##### Provided records #####
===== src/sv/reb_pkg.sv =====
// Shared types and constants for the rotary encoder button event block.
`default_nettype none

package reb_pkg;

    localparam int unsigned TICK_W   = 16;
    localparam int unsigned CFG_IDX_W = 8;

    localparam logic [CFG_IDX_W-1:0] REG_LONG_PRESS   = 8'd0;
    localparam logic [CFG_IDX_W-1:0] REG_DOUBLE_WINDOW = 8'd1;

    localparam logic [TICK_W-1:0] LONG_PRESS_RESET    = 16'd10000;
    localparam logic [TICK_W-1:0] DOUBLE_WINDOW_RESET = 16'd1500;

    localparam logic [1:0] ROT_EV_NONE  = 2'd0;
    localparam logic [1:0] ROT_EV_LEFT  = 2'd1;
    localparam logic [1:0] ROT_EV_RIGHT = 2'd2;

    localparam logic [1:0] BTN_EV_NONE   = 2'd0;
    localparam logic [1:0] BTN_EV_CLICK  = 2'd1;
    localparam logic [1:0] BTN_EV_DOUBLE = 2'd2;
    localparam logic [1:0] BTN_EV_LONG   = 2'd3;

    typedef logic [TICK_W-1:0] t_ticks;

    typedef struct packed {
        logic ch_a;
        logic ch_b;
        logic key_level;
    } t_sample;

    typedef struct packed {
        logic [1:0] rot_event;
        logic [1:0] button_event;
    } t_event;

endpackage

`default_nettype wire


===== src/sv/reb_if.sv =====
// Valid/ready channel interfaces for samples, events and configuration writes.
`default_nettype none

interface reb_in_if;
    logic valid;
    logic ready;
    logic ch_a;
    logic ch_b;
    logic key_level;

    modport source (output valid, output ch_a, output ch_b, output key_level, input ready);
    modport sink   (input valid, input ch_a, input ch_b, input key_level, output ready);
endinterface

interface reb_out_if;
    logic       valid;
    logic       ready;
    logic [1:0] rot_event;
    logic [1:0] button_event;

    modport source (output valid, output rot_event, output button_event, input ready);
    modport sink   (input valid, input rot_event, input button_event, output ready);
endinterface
#####
##### Provided records #####
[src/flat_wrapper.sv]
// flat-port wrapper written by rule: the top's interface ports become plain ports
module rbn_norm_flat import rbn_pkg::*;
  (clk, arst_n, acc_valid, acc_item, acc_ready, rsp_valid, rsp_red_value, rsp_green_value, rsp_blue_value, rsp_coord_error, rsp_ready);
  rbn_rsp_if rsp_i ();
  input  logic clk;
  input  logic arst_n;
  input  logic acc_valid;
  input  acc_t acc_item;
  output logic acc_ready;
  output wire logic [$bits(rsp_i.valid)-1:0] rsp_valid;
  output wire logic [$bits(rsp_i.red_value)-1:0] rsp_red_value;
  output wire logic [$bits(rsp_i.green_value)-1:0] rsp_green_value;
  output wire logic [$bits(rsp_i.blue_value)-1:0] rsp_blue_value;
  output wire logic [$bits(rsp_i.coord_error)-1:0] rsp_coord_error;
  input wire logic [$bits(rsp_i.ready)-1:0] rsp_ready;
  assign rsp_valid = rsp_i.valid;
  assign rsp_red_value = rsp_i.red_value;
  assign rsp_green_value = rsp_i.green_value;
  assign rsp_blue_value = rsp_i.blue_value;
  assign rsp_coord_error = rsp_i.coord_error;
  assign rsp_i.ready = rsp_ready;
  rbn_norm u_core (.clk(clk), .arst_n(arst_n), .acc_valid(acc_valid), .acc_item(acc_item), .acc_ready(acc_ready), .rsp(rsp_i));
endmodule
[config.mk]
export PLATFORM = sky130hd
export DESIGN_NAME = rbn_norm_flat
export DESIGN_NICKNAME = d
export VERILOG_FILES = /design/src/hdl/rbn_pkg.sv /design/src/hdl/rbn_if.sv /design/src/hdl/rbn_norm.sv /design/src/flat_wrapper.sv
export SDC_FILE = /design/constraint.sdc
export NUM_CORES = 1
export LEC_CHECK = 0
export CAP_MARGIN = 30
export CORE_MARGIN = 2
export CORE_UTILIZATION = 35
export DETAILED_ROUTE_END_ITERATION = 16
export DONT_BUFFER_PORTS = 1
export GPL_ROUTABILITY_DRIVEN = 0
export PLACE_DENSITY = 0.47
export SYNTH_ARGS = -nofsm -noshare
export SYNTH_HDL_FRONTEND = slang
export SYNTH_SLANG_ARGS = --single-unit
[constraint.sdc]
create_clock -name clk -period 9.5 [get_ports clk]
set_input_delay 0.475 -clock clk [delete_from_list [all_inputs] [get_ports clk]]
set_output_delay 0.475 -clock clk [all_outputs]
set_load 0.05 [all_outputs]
#####
##### Provided records #####
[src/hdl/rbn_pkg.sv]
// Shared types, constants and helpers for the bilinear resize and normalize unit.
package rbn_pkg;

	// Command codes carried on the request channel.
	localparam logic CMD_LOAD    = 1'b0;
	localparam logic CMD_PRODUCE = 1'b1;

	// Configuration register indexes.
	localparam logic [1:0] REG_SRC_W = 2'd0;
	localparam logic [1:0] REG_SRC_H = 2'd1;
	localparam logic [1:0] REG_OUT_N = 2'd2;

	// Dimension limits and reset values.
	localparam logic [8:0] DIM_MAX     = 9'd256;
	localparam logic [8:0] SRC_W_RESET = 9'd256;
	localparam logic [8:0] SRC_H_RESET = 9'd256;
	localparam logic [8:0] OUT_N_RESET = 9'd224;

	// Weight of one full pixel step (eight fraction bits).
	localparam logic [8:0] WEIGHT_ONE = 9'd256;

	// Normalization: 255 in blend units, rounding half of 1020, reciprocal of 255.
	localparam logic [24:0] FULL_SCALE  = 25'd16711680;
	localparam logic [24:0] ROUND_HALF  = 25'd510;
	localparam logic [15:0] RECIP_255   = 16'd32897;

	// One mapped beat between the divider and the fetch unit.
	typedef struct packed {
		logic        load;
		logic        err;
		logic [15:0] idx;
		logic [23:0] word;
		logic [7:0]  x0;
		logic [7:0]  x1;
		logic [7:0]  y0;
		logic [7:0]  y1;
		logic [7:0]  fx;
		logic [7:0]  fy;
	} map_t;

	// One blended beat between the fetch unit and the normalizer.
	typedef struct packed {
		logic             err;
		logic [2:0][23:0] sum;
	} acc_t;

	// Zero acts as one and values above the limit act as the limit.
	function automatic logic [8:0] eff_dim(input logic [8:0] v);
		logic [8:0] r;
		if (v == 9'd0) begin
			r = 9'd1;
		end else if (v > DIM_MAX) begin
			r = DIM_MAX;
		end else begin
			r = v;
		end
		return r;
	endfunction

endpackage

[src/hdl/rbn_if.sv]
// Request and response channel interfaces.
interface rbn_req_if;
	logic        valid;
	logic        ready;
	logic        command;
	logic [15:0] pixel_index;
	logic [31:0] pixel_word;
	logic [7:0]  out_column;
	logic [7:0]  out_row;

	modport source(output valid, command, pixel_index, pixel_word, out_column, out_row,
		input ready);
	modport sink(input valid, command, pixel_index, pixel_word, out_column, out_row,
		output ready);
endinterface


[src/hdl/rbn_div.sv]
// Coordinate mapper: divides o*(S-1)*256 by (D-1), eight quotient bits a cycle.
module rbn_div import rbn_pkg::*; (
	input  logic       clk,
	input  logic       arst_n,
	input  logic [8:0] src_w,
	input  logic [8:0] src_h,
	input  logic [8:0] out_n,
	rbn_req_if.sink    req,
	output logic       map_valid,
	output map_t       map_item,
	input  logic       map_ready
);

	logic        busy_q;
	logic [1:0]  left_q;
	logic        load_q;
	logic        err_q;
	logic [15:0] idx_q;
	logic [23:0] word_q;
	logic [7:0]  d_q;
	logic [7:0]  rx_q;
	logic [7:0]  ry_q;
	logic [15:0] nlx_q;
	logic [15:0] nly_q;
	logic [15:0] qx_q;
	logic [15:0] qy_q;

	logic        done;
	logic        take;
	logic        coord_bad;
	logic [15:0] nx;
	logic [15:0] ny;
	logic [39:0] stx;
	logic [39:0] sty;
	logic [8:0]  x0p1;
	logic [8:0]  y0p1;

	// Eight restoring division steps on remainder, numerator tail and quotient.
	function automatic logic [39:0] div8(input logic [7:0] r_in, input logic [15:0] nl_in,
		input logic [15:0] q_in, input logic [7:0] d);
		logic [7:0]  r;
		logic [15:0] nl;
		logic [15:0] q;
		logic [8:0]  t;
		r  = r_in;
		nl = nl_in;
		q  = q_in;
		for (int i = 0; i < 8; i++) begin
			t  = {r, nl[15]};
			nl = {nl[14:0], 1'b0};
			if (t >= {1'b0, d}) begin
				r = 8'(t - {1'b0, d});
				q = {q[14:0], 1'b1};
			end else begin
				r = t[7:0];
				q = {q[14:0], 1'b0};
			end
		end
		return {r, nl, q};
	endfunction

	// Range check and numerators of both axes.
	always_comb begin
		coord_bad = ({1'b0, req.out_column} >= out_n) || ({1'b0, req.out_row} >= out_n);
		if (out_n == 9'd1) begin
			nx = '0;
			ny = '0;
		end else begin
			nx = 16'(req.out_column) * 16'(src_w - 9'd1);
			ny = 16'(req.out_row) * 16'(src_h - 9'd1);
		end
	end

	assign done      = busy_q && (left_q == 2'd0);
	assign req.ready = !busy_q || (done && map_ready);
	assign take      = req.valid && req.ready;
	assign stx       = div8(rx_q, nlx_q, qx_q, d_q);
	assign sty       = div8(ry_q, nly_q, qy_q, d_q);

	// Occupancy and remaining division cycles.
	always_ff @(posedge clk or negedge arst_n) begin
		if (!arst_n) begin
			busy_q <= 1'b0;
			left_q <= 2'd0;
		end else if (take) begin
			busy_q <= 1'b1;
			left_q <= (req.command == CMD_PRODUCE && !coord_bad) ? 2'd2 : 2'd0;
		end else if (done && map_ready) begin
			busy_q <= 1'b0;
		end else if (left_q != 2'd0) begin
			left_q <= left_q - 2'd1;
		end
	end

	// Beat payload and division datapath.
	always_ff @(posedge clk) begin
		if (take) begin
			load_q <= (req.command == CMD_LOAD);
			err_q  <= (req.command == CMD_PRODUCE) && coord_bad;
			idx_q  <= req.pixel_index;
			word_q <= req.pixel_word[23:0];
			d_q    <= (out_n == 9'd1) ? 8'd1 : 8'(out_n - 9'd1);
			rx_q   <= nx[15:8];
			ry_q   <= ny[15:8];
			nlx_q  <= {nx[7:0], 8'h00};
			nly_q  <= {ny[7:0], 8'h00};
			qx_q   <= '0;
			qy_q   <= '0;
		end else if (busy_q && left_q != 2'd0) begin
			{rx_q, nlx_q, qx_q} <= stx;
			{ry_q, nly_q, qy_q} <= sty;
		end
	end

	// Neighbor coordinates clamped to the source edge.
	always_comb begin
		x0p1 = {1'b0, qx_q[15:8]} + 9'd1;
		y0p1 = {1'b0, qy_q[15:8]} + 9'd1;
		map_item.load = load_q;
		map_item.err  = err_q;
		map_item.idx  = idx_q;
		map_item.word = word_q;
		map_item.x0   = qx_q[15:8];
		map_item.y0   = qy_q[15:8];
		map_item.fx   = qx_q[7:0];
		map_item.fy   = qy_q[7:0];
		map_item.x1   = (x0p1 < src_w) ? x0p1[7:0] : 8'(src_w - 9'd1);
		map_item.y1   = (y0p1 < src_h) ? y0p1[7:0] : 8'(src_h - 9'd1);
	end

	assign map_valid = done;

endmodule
#####
There is a line with "output wire logic [$bits(rsp_i.coord_error)-1:0]" and a line with "[constraint.sdc]" above. Copy exactly those two lines and all lines between them, with nothing else.

  output wire logic [$bits(rsp_i.coord_error)-1:0] rsp_coord_error;
  input wire logic [$bits(rsp_i.ready)-1:0] rsp_ready;
  assign rsp_valid = rsp_i.valid;
  assign rsp_red_value = rsp_i.red_value;
  assign rsp_green_value = rsp_i.green_value;
  assign rsp_blue_value = rsp_i.blue_value;
  assign rsp_coord_error = rsp_i.coord_error;
  assign rsp_i.ready = rsp_ready;
  rbn_norm u_core (.clk(clk), .arst_n(arst_n), .acc_valid(acc_valid), .acc_item(acc_item), .acc_ready(acc_ready), .rsp(rsp_i));
endmodule
[config.mk]
export PLATFORM = sky130hd
export DESIGN_NAME = rbn_norm_flat
export DESIGN_NICKNAME = d
export VERILOG_FILES = /design/src/hdl/rbn_pkg.sv /design/src/hdl/rbn_if.sv /design/src/hdl/rbn_norm.sv /design/src/flat_wrapper.sv
export SDC_FILE = /design/constraint.sdc
export NUM_CORES = 1
export LEC_CHECK = 0
export CAP_MARGIN = 30
export CORE_MARGIN = 2
export CORE_UTILIZATION = 35
export DETAILED_ROUTE_END_ITERATION = 16
export DONT_BUFFER_PORTS = 1
export GPL_ROUTABILITY_DRIVEN = 0
export PLACE_DENSITY = 0.47
export SYNTH_ARGS = -nofsm -noshare
export SYNTH_HDL_FRONTEND = slang
export SYNTH_SLANG_ARGS = --single-unit
[constraint.sdc]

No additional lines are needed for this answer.